Dass Andrea Nahles die neue Chefin der Bundesagentur für Arbeit werden soll, zeigt erwartbare Reaktionen. Die einen sind gerührt ob der Rückkehr der altgedienten Genossin an verantwortungsvolle Stelle. Die anderen finden, da werde eine politische Verliererin mit einem gut dotierten Posten belohnt. Beides stimmt nur zum Teil.

Tatsächlich übernimmt mit Nahles eine ausgewiesene Fachfrau für Arbeitsmarktpolitik die Megabehörde. Nahles war von 2013 bis 2017 Bundesarbeitsministerin. Unter ihrer Führung wurde der mitregierenden Union der Mindestlohn abgerungen, die Rente mit 63 sowie eine höhere Erwerbsminderungsrente. Selbst Kri­ti­ke­r:in­nen mussten einräumen, dass sich da jemand voll reingekniet und – das vor allem – Ergebnisse erzielt hatte.
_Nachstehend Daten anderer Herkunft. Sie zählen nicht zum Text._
**config.mk**
```make
export PLATFORM = sky130hd
export DESIGN_NAME = rsm_pin_mux
export DESIGN_NICKNAME = d
export VERILOG_FILES = /design/src/common/rsm_pkg.sv /design/src/logic/rsm_strap_capture.sv /design/src/logic/rsm_pin_mux.sv
export SDC_FILE = /design/constraint.sdc
export NUM_CORES = 1
export LEC_CHECK = 0
export BUFFER_PORTS_ARGS = -buffer_cell sky130_fd_sc_hd__buf_2
export CAP_MARGIN = 20
export CELL_PAD_IN_SITES_DETAIL_PLACEMENT = 1
export CELL_PAD_IN_SITES_GLOBAL_PLACEMENT = 2
export CORE_UTILIZATION = 34
export DETAILED_ROUTE_END_ITERATION = 10
export GPL_TIMING_DRIVEN = 0
export PLACE_DENSITY_LB_ADDON = 0.1
export SLEW_MARGIN = 40
export SYNTH_ARGS = -nofsm -noshare
export SYNTH_HDL_FRONTEND = slang
export SYNTH_SLANG_ARGS = --single-unit
```
**constraint.sdc**
```tcl
create_clock -name clk_sys -period 2.2 [get_ports clk_sys]
set_clock_uncertainty 0.2 [all_clocks]
set_input_delay 0.44 -clock clk_sys [delete_from_list [all_inputs] [get_ports clk_sys]]
set_output_delay 0.44 -clock clk_sys [all_outputs]
set_load 0.005 [all_outputs]
```
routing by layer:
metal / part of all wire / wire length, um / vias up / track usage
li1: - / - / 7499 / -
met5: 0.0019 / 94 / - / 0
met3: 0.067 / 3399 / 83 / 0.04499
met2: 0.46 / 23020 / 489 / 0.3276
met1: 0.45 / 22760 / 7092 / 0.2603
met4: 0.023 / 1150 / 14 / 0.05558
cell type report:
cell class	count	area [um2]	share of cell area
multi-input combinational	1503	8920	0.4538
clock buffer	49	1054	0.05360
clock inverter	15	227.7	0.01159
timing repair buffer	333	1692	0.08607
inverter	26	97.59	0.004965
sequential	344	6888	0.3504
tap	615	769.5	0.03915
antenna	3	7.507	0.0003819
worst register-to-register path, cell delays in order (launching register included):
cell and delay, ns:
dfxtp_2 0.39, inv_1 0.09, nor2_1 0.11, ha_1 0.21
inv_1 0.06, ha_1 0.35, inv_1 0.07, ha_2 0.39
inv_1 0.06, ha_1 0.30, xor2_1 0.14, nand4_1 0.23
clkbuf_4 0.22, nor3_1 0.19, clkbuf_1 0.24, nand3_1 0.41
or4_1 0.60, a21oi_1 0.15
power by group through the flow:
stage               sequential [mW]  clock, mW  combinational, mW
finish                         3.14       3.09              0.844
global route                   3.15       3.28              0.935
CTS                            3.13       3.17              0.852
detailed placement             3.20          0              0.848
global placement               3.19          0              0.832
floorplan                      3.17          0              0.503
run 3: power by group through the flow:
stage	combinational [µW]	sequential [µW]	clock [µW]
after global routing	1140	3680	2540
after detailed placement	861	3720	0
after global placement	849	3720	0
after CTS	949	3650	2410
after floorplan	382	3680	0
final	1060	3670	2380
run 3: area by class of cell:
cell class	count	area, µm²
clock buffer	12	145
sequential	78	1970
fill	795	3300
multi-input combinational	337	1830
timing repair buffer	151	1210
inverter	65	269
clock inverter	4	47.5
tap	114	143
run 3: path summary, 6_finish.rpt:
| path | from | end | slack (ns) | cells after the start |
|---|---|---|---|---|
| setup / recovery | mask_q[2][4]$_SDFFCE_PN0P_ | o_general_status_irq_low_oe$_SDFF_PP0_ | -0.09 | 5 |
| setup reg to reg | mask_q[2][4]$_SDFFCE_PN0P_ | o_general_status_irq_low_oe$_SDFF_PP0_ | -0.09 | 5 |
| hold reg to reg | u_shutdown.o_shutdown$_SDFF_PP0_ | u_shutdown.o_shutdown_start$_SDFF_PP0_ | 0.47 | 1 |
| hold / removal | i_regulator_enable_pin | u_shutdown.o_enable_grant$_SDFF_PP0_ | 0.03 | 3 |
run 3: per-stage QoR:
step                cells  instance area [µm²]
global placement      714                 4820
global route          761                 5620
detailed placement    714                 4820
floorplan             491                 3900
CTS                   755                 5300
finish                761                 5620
==> src/pme_pkg.sv <==
package pme_pkg;

  // ==========================================================================
  // Register word offsets (word indices, taken from Avalon address bits [5:2])
  localparam logic [3:0] PME_OFF_PAGE = 4'h0;
  localparam logic [3:0] PME_OFF_PTR_HI = 4'h1;
  localparam logic [3:0] PME_OFF_PTR_LO = 4'h2;
  localparam logic [3:0] PME_OFF_WORD_INCR = 4'h3;
  localparam logic [3:0] PME_OFF_BYTE_INCR = 4'h4;
  localparam logic [3:0] PME_OFF_PLAIN = 4'h5;
  localparam logic [3:0] PME_OFF_PTR_ADD = 4'h6;
  localparam int PME_ADDR_W = 6;

  // ==========================================================================
  // Reset values
  localparam logic [7:0] PME_PAGE_RST = 8'h02;
  localparam logic [15:0] PME_PTR_RST = 16'h0000;

  // ==========================================================================
  // Program window decode
  localparam logic [1:0] PME_WIN_TAG = 2'h2;
  localparam int PME_WIN_LSB = 14;
  localparam int PME_EXT_W = 17;

  // ==========================================================================
  // Carriers
  typedef struct packed {
    logic [15:0] addr;
    logic far_load;
    logic [7:0] far_page;
  } pme_cpu_t;

  typedef struct packed {
    logic [PME_EXT_W-1:0] ext_addr;
    logic paged;
  } pme_xlat_t;

  typedef struct packed {
    logic req;
    logic wr;
    logic [15:0] addr;
    logic [7:0] wdata;
  } pme_mem_req_t;

  typedef enum logic [1:0] {
    PME_IDLE,
    PME_WAIT,
    PME_DONE
  } pme_state_t;

endpackage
Die andere Seite der Andrea Nahles ist die als Genossin. Wie viele andere in der SPD war sie über Jahrzehnte ausschließlich dies: Funktionärin. Sie war laut, sie war dominant und manchmal peinlich. Dass sie vor zweieinhalb Jahren von jetzt auf gleich den Parteivorsitz, den Fraktionsvorsitz, das Parlament und Berlin verlassen hat, war ihrem Scheitern geschuldet. Die 15 Prozent bei der Europawahl 2019 waren lediglich der letzte Anlass.

Die Szene, wie sie – sich bei der Pförtnerin bedankend – das Willy-Brandt-Haus verließ, war zugleich hoch symbolisch. Da ging eine, die sich Jahrzehnte für ihre Partei krumm gemacht hatte, die immer wieder nach vorne geschickt worden war, wenn die Lage unübersichtlich wurde. Am Ende fand sich niemand, der sie wenigstens verabschiedet hätte. Sie übernahm Verantwortung, auch weil sie verstanden hatte, dass sie Teil des Problems war. Aber eben nur ein Teil.

Sie arbeitete als Behördenleiterin in Bonn und weigerte sich, schlecht über ihre Partei und einstige Weg­ge­fähr­t:in­nen zu sprechen. Grund dazu hätte sie gehabt. Dass Nahles jetzt Vorstandschefin der Bundesagentur für Arbeit wird, ist auch ein Zeichen an die Partei für einen neuen Umgang. Oder, um das Schlagwort des zurückliegenden Wahlkampfsommers zu bemühen: Respekt.